My company obtains a Microsoft Access database from Cerner Multum, which needs to be diffed against our production backend, which is Sybase (12.0.1.3924). And while I'm aware of off-the-shelf database diff tools (http://www.diffkit.org/, http://www.liquibase.org/), none seems to fit my need - as such, I decided to write a Java tool to perform the work as proof-of-concept.
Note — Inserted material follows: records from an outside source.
## src/rtl/mem_read_streamer.sv

```systemverilog
// ============================================================================
// Module      : mem_read_streamer
// Description : Sweeps a contiguous, wrapping address range on one read port
//               of a synchronous memory and streams each word out on a
//               valid/ready interface. A 2-entry skid buffer absorbs the
//               memory's one-cycle read latency so backpressure never drops
//               or duplicates a word.
//               Optional feature macro: MEM_RD_CHECKSUM_EN (adds a running
//               XOR checksum of accepted words on the checksum port).
// Revision    : 1.0 - initial release
// ============================================================================
`default_nettype none

module mem_read_streamer #(
  parameter int WIDTH = 8,
  parameter int DEPTH = 4
) (
  input  logic             clk,
  input  logic             rst,
  input  logic             start,
  input  logic [DEPTH-1:0] base_addr,
  input  logic [DEPTH:0]   len,
  output logic             busy,
  output logic             done,
  output logic             mem_we,
  output logic [DEPTH-1:0] mem_addr,
  input  logic [WIDTH-1:0] mem_rdData,
  output logic             out_valid,
  input  logic             out_ready,
  output logic [WIDTH-1:0] out_data,
`ifdef MEM_RD_CHECKSUM_EN
  output logic [DEPTH-1:0] out_addr,
  output logic [WIDTH-1:0] checksum
`else
  output logic [DEPTH-1:0] out_addr
`endif
);

  localparam logic [DEPTH:0] LEN_ONE = {{DEPTH{1'b0}}, 1'b1};

  typedef enum logic [1:0] {
    S_IDLE  = 2'd0,
    S_RUN   = 2'd1,
    S_DRAIN = 2'd2
  } state_t;

  state_t           state;
  logic [DEPTH:0]   remaining;

  // Skid buffer: two {addr, data} entries, head at rd_ptr
  logic [WIDTH-1:0] buf_data [2];
  logic [DEPTH-1:0] buf_addr [2];
  logic             wr_ptr;
  logic             rd_ptr;
  logic [1:0]       count;

  // One read may be in flight; its address travels alongside it
  logic             inflight;
  logic [DEPTH-1:0] inflight_addr;

  logic             pop;
  logic [2:0]       total;
  logic [2:0]       left;
  logic             issue;

  assign mem_we    = 1'b0;
  assign out_valid = (count != 2'd0);
  assign out_data  = buf_data[rd_ptr];
  assign out_addr  = buf_addr[rd_ptr];

  // Handshake and issue decision: a new read is allowed only if the words
  // still owned after this edge (buffered + in flight - accepted) leave room.
  always_comb begin
    pop   = out_valid & out_ready;
    total = {1'b0, count} + {2'b00, inflight};
    left  = total - {2'b00, pop};
    issue = (state == S_RUN) && (left < 3'd2);
  end

  // Sweep control FSM with registered busy/done/mem_addr
  always_ff @(posedge clk or negedge rst) begin
    if (!rst) begin
      state     <= S_IDLE;
      busy      <= 1'b0;
      done      <= 1'b0;
      mem_addr  <= '0;
      remaining <= '0;
    end else begin
      done <= 1'b0;
      case (state)
        S_IDLE: begin
          if (start) begin
            if (len != '0) begin
              state     <= S_RUN;
              busy      <= 1'b1;
              mem_addr  <= base_addr;
              remaining <= len;
            end else begin
              done <= 1'b1;
            end
          end
        end
        S_RUN: begin
          if (issue) begin
            mem_addr  <= mem_addr + 1'b1;
            remaining <= remaining - LEN_ONE;
            if (remaining == LEN_ONE) begin
              state <= S_DRAIN;
            end
          end
        end
        S_DRAIN: begin
          if (left == 3'd0) begin
            state <= S_IDLE;
            busy  <= 1'b0;
            done  <= 1'b1;
          end
        end
        default: begin
          state <= S_IDLE;
          busy  <= 1'b0;
        end
      endcase
    end
  end

  // Track the in-flight read, capture returning data, advance buffer pointers
  always_ff @(posedge clk or negedge rst) begin
    if (!rst) begin
      inflight      <= 1'b0;
      inflight_addr <= '0;
      buf_data[0]   <= '0;
      buf_data[1]   <= '0;
      buf_addr[0]   <= '0;
      buf_addr[1]   <= '0;
      wr_ptr        <= 1'b0;
      rd_ptr        <= 1'b0;
      count         <= 2'd0;
    end else begin
      inflight <= issue;
      if (issue) begin
        inflight_addr <= mem_addr;
      end
      if (inflight) begin
        buf_data[wr_ptr] <= mem_rdData;
        buf_addr[wr_ptr] <= inflight_addr;
        wr_ptr           <= ~wr_ptr;
      end
      if (pop) begin
        rd_ptr <= ~rd_ptr;
      end
      count <= left[1:0];
    end
  end

`ifdef MEM_RD_CHECKSUM_EN
  // Running XOR of accepted words, cleared when a sweep is started
  always_ff @(posedge clk or negedge rst) begin
    if (!rst) begin
      checksum <= '0;
    end else if ((state == S_IDLE) && start) begin
      checksum <= '0;
    end else if (pop) begin
      checksum <= checksum ^ out_data;
    end
  end
`endif

endmodule

`default_nettype wire
```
As it stands, the tool is currently working as designed, and here's the procedure:
- Obtain a list of tables to be diffed from a config file
- Establish a connection to both backends
- Ensure the tables in the config file can be matched against both MS Access and Sybase
- If so, proceed with the diff:
- For each table:
- Obtain a row from MS Access, instantiate an object via reflection
- Iterate over each column in the row, stuffing data into the newly created "Access" POJO
- Using the Access POJO, construct a query for Sybase
- Query Sybase:
- If the result set is NULL, insert a record in Sybase
- If the result set not NULL, instantiate another POJO and stuff Sybase data into it.
- Compare the two POJOs:
- If the POJOs match: do nothing, move on to the next row.
- If the POJOs do not match: perform an update to Sybase using the data from the Access POJO
- For each table:
Now as stated, this is currently getting the job done, albeit in a very procedural, single-threaded manner, and therein lies my question: what is the proper approach to diffing two databases (that happen to be unrelated) in a multi-threaded manner?
I have some experience with multi-threading, but am unsure as to the correct approach as I've never queued inserts/updates. That said, I'm not entirely certain queuing is the proper approach - what about bulk updates/inserts?
Would someone with some experience in this area offer some high level insight as to how to approach this problem? As it stands, I'm churning over 1.5m rows in about 2 hours, which is roughly 200 TPS. Very slow. Any guidance would be greatly appreciated, and I'd to happy to offer additional information if necessary.